• Task inputs:
Segment Open
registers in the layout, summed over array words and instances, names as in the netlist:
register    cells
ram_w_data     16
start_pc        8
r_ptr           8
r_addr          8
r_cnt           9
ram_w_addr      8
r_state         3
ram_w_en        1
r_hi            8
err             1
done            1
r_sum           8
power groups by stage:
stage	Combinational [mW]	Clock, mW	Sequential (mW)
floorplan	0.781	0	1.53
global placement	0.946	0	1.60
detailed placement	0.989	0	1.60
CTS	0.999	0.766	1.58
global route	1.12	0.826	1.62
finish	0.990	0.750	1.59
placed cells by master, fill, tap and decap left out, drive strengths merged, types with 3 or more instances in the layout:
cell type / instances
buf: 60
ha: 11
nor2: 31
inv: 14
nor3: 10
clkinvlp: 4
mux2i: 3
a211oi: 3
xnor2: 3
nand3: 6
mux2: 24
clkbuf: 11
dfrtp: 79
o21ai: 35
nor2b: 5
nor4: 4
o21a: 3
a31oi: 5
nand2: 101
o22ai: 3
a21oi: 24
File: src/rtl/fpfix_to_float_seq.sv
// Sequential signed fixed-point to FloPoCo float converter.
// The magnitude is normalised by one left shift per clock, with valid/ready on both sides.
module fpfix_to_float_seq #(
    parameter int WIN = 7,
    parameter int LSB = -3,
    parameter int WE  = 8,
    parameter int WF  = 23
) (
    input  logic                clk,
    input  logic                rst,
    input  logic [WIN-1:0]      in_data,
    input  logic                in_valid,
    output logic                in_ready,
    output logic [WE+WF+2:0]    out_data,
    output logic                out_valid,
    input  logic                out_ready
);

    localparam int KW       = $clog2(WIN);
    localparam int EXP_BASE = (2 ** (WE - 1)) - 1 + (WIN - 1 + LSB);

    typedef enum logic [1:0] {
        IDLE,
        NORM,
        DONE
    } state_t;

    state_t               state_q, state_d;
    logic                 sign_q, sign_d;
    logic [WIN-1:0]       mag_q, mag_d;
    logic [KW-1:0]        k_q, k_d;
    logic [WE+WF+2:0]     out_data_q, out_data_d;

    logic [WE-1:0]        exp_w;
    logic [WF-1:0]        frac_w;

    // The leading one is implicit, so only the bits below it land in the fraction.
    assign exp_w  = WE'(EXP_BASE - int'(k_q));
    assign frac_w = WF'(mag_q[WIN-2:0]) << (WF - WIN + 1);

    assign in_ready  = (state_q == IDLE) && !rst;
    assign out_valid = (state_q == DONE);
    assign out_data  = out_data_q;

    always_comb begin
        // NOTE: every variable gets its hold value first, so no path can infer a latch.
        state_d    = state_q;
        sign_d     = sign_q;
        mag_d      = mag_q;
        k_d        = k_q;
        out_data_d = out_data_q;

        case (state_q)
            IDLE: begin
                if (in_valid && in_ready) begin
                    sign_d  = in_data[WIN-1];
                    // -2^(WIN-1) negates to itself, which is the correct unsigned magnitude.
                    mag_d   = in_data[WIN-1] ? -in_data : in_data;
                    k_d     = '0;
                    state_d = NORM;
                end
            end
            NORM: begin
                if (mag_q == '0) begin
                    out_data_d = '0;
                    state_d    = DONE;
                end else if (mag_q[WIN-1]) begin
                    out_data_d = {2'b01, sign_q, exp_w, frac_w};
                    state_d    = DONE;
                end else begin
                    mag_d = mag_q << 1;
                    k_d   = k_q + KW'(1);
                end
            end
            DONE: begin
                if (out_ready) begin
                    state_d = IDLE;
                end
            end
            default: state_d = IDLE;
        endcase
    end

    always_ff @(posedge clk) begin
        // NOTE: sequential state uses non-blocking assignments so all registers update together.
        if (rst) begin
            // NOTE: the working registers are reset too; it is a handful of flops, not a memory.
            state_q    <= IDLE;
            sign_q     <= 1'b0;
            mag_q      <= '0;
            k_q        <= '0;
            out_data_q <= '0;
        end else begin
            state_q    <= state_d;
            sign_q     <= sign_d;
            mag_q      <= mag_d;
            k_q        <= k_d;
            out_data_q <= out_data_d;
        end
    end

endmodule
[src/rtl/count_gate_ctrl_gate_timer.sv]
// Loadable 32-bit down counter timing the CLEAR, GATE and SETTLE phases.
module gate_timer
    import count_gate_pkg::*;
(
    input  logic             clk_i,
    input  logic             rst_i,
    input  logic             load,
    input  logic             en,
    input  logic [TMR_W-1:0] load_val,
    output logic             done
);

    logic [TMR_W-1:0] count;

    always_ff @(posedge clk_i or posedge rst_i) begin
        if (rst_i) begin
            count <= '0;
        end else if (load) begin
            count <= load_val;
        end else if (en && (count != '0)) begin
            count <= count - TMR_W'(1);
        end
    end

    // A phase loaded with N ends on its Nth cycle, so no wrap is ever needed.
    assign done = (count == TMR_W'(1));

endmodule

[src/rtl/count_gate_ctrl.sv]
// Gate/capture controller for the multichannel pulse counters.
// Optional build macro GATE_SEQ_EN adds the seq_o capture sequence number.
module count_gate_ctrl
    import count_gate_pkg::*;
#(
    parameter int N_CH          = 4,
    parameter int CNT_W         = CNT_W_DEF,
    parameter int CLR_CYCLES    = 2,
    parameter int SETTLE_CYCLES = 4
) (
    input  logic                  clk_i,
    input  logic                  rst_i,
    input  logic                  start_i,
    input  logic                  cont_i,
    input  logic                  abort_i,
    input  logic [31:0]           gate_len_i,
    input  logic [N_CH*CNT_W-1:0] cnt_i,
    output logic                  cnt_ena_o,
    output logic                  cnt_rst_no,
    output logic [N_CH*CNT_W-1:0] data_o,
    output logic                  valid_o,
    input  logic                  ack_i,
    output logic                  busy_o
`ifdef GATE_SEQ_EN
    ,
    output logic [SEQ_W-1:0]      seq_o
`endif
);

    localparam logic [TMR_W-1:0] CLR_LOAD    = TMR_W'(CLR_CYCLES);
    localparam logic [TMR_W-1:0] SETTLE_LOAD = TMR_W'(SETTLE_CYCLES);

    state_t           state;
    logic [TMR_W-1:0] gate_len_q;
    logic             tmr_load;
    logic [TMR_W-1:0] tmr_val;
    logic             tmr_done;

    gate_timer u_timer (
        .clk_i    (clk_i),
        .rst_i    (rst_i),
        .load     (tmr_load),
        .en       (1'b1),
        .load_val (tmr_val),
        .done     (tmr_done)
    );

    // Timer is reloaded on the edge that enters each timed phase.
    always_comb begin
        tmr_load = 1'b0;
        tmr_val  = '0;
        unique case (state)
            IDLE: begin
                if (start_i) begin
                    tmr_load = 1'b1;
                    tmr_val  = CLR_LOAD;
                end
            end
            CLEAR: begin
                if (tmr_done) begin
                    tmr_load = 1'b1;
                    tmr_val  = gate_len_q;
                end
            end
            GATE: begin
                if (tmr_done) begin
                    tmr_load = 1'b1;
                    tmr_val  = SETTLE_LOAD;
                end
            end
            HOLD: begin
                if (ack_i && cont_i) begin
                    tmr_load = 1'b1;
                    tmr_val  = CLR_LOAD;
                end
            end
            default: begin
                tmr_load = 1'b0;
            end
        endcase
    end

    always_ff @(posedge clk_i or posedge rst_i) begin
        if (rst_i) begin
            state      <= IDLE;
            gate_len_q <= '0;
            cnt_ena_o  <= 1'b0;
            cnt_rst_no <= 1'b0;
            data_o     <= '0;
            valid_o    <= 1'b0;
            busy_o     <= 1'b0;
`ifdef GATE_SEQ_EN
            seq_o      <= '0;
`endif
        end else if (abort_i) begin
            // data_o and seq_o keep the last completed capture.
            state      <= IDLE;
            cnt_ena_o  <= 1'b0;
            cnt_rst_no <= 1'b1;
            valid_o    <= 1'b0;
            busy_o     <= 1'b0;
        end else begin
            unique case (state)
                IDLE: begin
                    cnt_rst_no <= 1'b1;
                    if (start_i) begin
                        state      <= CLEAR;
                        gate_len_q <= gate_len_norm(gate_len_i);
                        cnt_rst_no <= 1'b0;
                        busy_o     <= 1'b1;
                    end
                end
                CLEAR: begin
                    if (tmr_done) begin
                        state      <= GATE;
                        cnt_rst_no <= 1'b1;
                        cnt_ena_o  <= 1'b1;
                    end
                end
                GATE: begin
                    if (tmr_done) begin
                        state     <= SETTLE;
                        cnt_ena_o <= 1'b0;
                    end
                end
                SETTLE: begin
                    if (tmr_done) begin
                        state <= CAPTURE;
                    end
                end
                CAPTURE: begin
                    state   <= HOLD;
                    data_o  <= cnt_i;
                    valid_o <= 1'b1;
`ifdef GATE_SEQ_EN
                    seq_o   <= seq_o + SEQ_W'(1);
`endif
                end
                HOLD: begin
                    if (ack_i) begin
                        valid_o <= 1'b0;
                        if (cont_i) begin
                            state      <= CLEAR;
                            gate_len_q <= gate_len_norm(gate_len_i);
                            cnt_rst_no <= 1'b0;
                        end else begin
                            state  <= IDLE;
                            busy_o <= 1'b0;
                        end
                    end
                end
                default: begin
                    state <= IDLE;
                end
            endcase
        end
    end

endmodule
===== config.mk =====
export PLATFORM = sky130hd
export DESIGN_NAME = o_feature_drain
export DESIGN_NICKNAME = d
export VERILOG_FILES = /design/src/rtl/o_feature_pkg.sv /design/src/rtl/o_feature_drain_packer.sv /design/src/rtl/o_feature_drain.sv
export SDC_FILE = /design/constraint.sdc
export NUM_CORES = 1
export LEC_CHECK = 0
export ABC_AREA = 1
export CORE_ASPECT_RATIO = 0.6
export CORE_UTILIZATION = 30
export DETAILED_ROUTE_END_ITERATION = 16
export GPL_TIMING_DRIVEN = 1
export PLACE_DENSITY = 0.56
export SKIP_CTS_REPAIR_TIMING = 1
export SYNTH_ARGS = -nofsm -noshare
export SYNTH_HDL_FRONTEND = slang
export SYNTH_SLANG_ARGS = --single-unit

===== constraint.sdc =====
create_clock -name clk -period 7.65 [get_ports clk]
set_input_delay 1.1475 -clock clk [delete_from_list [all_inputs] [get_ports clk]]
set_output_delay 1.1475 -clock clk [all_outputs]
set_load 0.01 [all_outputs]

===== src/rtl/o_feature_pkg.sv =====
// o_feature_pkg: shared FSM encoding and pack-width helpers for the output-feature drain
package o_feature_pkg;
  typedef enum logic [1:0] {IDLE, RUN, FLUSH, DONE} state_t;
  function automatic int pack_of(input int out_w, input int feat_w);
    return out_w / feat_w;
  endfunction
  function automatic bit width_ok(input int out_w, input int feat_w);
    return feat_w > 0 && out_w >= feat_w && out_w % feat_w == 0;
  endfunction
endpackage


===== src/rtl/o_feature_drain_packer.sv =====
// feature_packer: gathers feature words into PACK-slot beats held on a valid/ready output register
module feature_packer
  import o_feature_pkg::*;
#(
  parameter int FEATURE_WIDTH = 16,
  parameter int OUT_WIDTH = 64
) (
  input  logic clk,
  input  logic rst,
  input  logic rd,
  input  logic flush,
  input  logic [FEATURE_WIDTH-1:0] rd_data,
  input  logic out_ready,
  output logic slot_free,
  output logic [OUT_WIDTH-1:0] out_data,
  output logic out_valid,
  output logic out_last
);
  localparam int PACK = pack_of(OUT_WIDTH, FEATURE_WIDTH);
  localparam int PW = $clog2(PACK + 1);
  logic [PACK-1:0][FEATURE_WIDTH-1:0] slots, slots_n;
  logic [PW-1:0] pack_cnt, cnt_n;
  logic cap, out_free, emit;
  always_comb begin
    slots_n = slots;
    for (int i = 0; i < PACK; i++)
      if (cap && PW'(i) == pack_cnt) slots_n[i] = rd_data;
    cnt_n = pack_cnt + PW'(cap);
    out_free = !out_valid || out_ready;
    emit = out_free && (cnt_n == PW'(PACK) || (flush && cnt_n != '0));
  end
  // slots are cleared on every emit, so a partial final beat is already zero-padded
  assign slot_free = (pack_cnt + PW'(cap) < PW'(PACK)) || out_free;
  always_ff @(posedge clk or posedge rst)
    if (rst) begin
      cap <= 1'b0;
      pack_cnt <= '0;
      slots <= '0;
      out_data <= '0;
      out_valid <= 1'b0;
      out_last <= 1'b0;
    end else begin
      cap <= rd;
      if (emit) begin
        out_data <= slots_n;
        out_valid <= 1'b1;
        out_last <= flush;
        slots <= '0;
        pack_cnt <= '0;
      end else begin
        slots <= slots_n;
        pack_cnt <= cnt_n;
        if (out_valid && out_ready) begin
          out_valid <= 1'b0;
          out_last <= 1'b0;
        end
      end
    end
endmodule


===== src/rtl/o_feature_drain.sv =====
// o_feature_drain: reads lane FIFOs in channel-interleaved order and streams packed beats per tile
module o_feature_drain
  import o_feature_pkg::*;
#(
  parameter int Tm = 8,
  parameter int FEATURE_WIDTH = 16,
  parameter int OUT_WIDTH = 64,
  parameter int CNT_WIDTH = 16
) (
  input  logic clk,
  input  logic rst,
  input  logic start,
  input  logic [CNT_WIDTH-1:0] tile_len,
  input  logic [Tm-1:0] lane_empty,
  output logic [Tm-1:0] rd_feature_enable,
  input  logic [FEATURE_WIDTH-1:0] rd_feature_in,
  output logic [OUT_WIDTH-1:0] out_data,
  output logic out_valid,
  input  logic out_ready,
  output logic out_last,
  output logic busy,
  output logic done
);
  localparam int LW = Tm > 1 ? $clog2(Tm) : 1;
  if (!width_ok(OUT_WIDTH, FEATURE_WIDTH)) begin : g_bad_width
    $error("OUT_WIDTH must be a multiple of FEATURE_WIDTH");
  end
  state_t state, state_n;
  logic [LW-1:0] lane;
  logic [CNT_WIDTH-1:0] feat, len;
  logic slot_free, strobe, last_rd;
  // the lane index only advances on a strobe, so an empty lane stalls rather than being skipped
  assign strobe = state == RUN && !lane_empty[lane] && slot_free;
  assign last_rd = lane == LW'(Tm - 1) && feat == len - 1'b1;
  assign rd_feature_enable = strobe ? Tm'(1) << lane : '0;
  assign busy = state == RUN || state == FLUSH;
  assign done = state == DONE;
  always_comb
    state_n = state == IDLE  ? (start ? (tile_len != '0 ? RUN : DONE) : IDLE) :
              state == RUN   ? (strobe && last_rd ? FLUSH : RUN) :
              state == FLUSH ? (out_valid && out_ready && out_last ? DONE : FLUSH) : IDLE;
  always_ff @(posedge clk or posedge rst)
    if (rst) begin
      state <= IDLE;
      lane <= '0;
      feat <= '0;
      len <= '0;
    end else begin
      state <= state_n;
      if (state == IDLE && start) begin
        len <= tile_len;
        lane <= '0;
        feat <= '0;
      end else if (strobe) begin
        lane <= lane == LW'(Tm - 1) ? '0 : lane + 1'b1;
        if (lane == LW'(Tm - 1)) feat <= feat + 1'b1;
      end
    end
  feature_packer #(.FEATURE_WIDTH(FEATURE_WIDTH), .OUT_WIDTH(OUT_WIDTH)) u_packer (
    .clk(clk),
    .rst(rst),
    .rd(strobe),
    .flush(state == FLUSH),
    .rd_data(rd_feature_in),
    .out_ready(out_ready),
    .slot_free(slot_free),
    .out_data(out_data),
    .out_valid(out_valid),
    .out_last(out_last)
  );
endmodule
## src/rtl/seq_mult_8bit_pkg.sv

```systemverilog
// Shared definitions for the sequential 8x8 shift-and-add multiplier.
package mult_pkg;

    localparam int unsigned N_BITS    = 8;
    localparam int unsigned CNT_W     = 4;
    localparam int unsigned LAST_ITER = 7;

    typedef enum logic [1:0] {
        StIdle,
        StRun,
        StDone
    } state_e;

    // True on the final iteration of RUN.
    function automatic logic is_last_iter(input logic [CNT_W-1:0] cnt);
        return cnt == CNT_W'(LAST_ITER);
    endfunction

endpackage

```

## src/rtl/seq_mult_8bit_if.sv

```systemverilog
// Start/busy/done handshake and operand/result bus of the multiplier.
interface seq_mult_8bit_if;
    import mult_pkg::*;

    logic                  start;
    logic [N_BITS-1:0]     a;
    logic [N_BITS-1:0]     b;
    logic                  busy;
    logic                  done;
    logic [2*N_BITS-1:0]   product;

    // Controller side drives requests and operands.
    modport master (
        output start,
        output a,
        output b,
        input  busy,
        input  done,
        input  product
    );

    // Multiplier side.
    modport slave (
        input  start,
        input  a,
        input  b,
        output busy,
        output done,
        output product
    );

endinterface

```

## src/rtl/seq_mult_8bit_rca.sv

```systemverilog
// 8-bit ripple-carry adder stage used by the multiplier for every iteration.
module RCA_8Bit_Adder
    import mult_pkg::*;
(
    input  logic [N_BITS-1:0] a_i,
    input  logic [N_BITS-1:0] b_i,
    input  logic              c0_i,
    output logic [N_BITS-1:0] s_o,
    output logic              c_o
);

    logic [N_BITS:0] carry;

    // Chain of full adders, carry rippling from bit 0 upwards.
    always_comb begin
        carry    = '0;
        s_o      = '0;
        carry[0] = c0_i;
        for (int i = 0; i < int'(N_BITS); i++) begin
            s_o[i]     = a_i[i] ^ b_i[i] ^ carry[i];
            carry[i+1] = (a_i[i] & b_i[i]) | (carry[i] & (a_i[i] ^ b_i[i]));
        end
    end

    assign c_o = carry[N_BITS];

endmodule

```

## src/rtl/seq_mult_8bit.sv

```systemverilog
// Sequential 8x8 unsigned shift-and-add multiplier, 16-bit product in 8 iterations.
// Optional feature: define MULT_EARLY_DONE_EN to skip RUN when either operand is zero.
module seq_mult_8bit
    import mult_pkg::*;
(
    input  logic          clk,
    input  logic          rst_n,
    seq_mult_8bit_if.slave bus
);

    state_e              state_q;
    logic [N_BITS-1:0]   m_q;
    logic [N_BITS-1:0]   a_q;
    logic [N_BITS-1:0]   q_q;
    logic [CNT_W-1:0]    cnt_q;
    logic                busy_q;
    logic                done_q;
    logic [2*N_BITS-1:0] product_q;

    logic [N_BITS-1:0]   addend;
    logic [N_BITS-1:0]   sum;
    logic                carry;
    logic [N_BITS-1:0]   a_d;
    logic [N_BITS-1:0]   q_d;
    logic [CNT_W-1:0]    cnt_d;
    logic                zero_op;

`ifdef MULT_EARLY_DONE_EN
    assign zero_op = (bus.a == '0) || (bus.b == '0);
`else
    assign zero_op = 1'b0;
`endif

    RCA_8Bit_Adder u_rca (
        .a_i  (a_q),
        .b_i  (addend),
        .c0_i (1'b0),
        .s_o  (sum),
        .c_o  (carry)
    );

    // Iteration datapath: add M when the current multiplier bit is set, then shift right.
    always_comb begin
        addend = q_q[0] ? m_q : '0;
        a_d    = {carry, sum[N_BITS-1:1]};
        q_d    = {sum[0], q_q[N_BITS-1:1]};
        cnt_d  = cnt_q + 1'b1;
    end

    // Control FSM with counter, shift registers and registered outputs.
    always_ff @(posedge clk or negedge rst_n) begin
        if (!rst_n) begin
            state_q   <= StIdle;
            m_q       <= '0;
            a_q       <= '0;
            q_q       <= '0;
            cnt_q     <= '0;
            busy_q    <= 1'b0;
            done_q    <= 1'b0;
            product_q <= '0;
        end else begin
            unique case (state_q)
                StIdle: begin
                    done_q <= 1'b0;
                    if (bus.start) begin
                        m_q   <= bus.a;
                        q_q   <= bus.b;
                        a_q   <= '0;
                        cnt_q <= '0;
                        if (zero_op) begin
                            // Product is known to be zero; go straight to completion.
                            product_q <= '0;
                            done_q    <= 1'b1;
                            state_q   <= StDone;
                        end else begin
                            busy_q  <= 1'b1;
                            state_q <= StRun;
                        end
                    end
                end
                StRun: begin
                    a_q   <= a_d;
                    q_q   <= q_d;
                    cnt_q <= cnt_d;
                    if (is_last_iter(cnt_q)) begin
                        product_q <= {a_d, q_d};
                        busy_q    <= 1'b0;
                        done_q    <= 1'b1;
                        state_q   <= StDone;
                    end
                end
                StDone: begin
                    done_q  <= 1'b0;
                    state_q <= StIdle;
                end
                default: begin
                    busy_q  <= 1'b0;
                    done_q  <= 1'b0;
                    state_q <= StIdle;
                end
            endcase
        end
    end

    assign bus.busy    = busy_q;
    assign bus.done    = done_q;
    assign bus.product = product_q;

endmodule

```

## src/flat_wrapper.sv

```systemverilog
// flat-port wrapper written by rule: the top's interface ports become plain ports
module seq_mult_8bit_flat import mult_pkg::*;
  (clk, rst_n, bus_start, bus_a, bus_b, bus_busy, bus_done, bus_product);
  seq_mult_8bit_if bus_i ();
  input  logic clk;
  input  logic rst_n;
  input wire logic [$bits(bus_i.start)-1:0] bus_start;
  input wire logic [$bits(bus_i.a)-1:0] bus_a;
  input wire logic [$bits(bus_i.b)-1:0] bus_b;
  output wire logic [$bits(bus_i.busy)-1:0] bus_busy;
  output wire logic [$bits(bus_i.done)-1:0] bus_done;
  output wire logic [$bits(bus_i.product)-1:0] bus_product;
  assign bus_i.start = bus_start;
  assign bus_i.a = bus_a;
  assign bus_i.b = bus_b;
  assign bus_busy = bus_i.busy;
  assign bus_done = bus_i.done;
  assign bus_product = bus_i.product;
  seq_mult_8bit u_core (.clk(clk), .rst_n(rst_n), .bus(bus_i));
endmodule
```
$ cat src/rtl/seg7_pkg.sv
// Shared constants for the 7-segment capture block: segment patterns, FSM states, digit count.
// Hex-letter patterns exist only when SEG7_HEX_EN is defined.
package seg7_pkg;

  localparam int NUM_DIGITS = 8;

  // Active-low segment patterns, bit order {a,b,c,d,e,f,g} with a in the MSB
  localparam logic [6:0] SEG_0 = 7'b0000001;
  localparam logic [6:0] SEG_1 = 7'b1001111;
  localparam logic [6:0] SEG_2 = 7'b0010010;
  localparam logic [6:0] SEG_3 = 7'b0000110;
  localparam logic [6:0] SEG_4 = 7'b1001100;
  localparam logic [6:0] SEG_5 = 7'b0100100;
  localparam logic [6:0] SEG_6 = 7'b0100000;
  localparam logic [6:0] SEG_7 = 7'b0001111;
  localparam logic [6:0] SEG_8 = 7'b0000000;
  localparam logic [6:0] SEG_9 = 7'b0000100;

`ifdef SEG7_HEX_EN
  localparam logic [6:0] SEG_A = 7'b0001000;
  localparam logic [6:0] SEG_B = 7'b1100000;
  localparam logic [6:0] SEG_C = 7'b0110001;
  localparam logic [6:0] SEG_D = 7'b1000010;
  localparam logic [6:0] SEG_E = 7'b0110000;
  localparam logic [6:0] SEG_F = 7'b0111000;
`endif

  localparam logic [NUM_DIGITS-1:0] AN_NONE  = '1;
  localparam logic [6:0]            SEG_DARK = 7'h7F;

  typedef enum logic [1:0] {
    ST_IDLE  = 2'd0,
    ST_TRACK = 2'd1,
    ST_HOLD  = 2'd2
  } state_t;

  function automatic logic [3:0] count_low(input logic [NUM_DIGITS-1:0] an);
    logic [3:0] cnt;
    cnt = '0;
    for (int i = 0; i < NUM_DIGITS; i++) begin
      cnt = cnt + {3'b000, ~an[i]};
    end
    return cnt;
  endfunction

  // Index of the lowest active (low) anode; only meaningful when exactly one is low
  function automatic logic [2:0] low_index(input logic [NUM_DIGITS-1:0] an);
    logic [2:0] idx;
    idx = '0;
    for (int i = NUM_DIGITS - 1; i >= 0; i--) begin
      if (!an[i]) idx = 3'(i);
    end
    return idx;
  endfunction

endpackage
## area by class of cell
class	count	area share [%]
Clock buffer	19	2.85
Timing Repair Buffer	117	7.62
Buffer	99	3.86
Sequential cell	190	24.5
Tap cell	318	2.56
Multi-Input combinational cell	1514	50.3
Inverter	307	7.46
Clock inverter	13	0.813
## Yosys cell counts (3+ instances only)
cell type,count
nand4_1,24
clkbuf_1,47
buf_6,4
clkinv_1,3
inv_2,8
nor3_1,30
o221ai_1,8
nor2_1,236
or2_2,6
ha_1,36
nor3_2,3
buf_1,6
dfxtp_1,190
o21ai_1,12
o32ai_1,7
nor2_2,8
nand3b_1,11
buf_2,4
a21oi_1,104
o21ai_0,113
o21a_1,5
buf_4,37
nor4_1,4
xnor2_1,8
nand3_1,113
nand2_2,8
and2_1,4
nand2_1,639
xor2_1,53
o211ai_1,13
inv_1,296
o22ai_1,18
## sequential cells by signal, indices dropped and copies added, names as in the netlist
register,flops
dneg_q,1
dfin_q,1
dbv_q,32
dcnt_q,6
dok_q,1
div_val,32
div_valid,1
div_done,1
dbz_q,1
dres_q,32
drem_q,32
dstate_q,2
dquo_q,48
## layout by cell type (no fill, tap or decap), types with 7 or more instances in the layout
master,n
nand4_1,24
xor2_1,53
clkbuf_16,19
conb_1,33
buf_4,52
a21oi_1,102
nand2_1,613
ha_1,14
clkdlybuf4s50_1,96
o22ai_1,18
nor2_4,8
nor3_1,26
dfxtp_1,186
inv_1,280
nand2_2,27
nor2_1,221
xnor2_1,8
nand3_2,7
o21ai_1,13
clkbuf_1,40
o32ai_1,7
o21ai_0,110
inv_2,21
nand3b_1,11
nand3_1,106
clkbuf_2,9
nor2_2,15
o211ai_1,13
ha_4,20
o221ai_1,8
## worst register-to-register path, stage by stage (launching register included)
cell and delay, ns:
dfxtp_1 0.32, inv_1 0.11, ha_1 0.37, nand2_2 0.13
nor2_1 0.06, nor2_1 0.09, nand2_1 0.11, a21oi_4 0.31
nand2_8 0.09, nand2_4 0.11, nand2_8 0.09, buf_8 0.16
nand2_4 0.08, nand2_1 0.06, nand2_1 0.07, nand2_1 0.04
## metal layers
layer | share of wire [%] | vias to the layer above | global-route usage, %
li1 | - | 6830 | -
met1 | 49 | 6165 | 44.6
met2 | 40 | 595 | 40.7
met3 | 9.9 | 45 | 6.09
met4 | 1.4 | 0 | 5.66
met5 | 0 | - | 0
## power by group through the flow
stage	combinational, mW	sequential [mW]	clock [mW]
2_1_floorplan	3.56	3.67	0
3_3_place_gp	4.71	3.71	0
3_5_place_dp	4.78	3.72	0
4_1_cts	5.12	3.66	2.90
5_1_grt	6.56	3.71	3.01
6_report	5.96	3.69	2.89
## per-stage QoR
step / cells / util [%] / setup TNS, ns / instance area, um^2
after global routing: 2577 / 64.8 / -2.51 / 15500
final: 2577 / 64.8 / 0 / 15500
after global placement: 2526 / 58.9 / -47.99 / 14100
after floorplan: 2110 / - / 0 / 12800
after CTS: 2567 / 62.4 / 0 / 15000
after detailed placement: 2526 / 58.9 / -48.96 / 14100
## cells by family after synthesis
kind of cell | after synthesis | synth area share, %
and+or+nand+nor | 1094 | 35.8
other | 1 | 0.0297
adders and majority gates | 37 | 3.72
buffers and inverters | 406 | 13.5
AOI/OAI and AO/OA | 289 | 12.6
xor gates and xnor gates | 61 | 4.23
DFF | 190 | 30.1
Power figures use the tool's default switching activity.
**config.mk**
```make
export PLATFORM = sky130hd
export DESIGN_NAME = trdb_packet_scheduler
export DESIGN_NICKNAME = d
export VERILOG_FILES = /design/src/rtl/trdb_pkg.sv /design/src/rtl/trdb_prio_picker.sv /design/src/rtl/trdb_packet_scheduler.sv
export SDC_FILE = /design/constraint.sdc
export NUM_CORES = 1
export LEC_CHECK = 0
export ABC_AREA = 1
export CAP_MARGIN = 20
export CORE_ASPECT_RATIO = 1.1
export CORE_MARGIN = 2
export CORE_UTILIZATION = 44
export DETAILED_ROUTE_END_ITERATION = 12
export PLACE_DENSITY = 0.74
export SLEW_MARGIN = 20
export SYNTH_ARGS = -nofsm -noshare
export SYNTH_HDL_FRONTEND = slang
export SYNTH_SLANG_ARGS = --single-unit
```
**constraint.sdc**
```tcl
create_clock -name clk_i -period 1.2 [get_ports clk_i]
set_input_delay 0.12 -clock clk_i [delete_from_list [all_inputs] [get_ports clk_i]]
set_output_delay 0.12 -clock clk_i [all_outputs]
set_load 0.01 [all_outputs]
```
Segment Closed
• Work task: Only one part of the material above is to be transcribed, namely the lines starting with the line that has "dfxtp_1,190" and going on through the line that has "dfxtp_1 0.32, inv_1", exactly as they stand.

• Exercise response:
dfxtp_1,190
o21ai_1,12
o32ai_1,7
nor2_2,8
nand3b_1,11
buf_2,4
a21oi_1,104
o21ai_0,113
o21a_1,5
buf_4,37
nor4_1,4
xnor2_1,8
nand3_1,113
nand2_2,8
and2_1,4
nand2_1,639
xor2_1,53
o211ai_1,13
inv_1,296
o22ai_1,18
## sequential cells by signal, indices dropped and copies added, names as in the netlist
register,flops
dneg_q,1
dfin_q,1
dbv_q,32
dcnt_q,6
dok_q,1
div_val,32
div_valid,1
div_done,1
dbz_q,1
dres_q,32
drem_q,32
dstate_q,2
dquo_q,48
## layout by cell type (no fill, tap or decap), types with 7 or more instances in the layout
master,n
nand4_1,24
xor2_1,53
clkbuf_16,19
conb_1,33
buf_4,52
a21oi_1,102
nand2_1,613
ha_1,14
clkdlybuf4s50_1,96
o22ai_1,18
nor2_4,8
nor3_1,26
dfxtp_1,186
inv_1,280
nand2_2,27
nor2_1,221
xnor2_1,8
nand3_2,7
o21ai_1,13
clkbuf_1,40
o32ai_1,7
o21ai_0,110
inv_2,21
nand3b_1,11
nand3_1,106
clkbuf_2,9
nor2_2,15
o211ai_1,13
ha_4,20
o221ai_1,8
## worst register-to-register path, stage by stage (launching register included)
cell and delay, ns:
dfxtp_1 0.32, inv_1 0.11, ha_1 0.37, nand2_2 0.13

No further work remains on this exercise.